## WHAT IS NEEDED
Output, without alteration, the first line of the entries and each line after it, stopping with the line that contains "away from zero.".

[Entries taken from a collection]
•••••

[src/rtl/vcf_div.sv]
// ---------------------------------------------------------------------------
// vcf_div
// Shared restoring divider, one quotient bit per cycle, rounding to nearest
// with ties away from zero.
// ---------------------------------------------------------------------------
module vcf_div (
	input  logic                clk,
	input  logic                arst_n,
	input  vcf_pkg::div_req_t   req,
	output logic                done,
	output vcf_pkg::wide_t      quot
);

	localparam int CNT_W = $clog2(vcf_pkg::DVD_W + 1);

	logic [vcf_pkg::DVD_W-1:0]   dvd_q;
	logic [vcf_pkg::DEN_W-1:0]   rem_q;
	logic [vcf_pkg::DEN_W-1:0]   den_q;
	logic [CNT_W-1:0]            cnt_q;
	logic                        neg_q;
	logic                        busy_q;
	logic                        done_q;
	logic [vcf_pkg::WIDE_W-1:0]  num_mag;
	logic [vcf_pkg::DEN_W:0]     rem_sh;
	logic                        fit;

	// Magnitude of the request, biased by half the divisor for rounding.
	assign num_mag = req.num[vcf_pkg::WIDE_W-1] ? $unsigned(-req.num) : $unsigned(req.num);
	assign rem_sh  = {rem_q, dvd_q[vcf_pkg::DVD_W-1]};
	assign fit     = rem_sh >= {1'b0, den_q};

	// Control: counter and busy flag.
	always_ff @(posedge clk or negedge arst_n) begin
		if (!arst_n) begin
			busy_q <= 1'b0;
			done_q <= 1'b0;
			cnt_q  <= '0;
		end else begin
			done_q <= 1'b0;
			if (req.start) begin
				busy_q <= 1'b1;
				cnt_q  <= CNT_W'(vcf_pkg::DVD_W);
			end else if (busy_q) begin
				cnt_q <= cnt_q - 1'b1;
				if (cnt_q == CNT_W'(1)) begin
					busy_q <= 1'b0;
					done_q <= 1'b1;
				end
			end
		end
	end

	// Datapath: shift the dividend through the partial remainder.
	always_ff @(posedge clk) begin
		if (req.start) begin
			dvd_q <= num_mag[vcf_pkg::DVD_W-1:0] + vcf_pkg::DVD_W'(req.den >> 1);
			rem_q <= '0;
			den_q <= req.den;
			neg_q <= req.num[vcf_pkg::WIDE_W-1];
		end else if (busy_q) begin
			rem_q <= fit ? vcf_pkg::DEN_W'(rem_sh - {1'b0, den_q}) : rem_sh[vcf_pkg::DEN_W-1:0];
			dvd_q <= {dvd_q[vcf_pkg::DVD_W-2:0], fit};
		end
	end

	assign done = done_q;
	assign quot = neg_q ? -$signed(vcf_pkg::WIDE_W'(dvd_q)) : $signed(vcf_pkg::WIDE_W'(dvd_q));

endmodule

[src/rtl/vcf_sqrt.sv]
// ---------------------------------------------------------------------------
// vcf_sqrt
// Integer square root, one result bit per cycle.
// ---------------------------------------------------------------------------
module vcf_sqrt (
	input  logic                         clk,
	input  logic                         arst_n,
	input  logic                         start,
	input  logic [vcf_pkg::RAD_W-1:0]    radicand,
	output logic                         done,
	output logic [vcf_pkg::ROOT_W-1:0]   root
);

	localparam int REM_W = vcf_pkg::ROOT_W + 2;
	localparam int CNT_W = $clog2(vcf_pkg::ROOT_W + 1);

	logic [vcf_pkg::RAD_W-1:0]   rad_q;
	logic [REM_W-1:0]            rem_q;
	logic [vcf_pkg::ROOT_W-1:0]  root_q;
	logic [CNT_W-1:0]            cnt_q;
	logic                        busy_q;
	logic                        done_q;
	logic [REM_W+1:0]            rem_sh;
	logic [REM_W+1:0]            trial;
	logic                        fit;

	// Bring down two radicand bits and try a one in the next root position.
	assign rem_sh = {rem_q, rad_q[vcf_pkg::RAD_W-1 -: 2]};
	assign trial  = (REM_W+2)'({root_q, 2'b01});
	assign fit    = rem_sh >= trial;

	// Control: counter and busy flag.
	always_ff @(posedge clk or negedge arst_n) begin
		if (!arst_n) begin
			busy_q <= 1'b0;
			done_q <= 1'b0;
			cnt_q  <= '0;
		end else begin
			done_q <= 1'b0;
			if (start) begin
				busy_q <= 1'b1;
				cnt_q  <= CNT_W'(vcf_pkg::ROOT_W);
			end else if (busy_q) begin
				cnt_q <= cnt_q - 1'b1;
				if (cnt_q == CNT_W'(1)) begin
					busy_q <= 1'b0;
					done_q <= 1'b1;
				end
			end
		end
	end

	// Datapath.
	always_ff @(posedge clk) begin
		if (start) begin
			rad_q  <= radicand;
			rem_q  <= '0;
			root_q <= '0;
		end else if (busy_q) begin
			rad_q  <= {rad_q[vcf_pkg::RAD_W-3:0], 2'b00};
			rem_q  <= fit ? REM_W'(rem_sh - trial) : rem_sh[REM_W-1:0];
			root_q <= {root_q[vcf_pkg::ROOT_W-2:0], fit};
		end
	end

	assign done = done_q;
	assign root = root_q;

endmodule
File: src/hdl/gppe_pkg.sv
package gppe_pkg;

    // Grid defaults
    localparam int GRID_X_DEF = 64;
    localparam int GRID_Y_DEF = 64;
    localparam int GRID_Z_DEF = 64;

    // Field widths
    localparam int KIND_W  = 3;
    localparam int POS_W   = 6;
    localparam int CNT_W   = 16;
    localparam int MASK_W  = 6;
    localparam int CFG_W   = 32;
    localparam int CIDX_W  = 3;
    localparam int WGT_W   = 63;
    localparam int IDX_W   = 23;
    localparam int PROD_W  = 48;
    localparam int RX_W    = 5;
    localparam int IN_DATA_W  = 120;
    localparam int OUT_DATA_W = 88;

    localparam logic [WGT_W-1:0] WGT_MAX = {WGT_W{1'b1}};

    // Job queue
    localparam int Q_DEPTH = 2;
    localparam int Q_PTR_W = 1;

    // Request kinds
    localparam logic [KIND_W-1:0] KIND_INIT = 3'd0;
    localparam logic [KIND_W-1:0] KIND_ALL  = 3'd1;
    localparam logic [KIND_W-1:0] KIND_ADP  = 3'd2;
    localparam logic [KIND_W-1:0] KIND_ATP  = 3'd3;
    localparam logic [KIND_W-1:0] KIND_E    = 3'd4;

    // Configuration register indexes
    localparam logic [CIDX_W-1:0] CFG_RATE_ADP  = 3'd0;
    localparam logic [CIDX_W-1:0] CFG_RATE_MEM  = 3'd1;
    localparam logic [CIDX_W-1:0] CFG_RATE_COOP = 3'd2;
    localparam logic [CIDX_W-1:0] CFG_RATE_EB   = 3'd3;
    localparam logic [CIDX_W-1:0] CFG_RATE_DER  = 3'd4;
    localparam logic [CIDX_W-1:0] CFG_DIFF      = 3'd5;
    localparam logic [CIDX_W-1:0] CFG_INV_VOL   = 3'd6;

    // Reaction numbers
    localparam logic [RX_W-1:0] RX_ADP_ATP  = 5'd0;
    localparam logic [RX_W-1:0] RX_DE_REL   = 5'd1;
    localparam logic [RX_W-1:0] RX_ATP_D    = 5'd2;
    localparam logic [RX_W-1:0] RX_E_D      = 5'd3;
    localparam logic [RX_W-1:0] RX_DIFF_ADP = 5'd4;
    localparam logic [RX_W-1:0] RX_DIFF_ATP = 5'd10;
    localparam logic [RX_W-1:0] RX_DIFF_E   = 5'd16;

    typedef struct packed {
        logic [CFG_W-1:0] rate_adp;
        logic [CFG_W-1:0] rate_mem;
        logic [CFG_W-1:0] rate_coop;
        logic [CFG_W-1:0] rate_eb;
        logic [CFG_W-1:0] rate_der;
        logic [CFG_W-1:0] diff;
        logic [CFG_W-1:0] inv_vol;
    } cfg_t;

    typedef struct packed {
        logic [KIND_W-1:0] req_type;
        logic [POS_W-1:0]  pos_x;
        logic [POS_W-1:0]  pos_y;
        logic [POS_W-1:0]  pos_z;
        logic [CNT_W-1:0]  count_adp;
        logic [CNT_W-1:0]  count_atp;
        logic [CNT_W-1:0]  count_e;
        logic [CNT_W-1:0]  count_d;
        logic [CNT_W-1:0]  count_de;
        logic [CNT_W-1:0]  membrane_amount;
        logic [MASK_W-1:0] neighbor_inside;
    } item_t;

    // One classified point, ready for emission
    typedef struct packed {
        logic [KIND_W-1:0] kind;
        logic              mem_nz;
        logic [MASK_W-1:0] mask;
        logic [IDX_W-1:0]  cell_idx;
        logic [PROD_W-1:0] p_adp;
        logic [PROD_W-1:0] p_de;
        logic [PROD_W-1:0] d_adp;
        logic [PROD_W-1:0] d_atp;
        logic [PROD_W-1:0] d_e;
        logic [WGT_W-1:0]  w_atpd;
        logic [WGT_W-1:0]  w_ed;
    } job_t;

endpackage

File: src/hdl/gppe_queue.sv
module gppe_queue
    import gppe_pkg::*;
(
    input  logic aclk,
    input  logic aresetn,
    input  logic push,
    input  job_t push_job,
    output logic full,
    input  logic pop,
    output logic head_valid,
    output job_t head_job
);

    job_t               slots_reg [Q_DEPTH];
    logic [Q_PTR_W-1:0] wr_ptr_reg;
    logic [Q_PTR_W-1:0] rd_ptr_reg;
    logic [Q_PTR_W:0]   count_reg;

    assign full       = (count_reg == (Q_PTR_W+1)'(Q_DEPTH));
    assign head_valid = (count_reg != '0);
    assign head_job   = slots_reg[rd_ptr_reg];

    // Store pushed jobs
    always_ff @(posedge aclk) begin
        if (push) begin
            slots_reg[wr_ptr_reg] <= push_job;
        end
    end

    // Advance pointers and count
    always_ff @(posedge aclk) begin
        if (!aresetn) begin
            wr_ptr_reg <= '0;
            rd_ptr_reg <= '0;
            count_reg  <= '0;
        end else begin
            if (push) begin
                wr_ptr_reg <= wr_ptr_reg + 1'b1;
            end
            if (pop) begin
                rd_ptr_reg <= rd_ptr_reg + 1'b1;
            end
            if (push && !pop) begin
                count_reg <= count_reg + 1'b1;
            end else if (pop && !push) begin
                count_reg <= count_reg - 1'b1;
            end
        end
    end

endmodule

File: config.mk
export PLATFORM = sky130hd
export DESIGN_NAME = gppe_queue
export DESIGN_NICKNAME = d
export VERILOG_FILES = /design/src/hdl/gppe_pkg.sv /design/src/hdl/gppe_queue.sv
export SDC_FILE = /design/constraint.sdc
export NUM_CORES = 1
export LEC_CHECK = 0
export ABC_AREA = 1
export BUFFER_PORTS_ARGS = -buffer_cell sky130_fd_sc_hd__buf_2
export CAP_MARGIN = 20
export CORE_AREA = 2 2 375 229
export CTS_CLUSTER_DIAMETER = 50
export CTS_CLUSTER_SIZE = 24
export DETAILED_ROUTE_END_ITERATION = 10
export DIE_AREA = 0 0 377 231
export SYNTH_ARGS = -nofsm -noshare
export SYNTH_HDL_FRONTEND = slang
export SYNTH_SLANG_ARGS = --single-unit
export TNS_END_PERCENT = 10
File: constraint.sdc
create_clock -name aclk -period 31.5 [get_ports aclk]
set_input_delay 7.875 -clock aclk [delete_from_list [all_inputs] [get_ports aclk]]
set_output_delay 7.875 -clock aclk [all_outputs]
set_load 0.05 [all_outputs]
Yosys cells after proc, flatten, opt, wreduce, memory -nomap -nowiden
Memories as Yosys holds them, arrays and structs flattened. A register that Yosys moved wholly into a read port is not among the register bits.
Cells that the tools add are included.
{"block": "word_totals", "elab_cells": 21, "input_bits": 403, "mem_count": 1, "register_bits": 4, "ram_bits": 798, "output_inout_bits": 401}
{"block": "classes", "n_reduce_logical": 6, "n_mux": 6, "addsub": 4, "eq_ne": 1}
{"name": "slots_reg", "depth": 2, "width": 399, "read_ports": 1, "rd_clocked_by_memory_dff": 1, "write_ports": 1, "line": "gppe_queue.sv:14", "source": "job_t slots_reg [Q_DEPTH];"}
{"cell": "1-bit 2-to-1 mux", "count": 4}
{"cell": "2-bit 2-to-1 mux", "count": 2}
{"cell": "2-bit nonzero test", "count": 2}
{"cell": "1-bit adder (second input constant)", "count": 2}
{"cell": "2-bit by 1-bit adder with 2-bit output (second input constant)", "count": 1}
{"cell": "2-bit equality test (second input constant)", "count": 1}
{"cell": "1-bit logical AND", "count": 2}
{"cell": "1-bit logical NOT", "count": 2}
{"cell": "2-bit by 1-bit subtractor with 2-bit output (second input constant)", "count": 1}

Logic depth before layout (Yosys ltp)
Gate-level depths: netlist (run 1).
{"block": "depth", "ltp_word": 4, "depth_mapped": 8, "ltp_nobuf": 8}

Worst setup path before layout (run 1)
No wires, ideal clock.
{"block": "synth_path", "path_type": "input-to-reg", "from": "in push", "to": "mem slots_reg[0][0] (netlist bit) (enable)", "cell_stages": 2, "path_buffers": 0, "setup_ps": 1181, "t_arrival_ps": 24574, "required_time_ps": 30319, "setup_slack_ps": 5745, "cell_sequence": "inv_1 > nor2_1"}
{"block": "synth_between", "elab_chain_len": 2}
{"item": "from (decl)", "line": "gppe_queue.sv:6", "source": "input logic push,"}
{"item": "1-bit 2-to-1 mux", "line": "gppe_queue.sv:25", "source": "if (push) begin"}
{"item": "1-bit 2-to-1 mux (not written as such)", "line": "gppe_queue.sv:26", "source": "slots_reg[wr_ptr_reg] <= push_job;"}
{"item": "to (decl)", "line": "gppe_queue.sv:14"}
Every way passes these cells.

•••••

## TASK RESULT
[src/rtl/vcf_div.sv]
// ---------------------------------------------------------------------------
// vcf_div
// Shared restoring divider, one quotient bit per cycle, rounding to nearest
// with ties away from zero.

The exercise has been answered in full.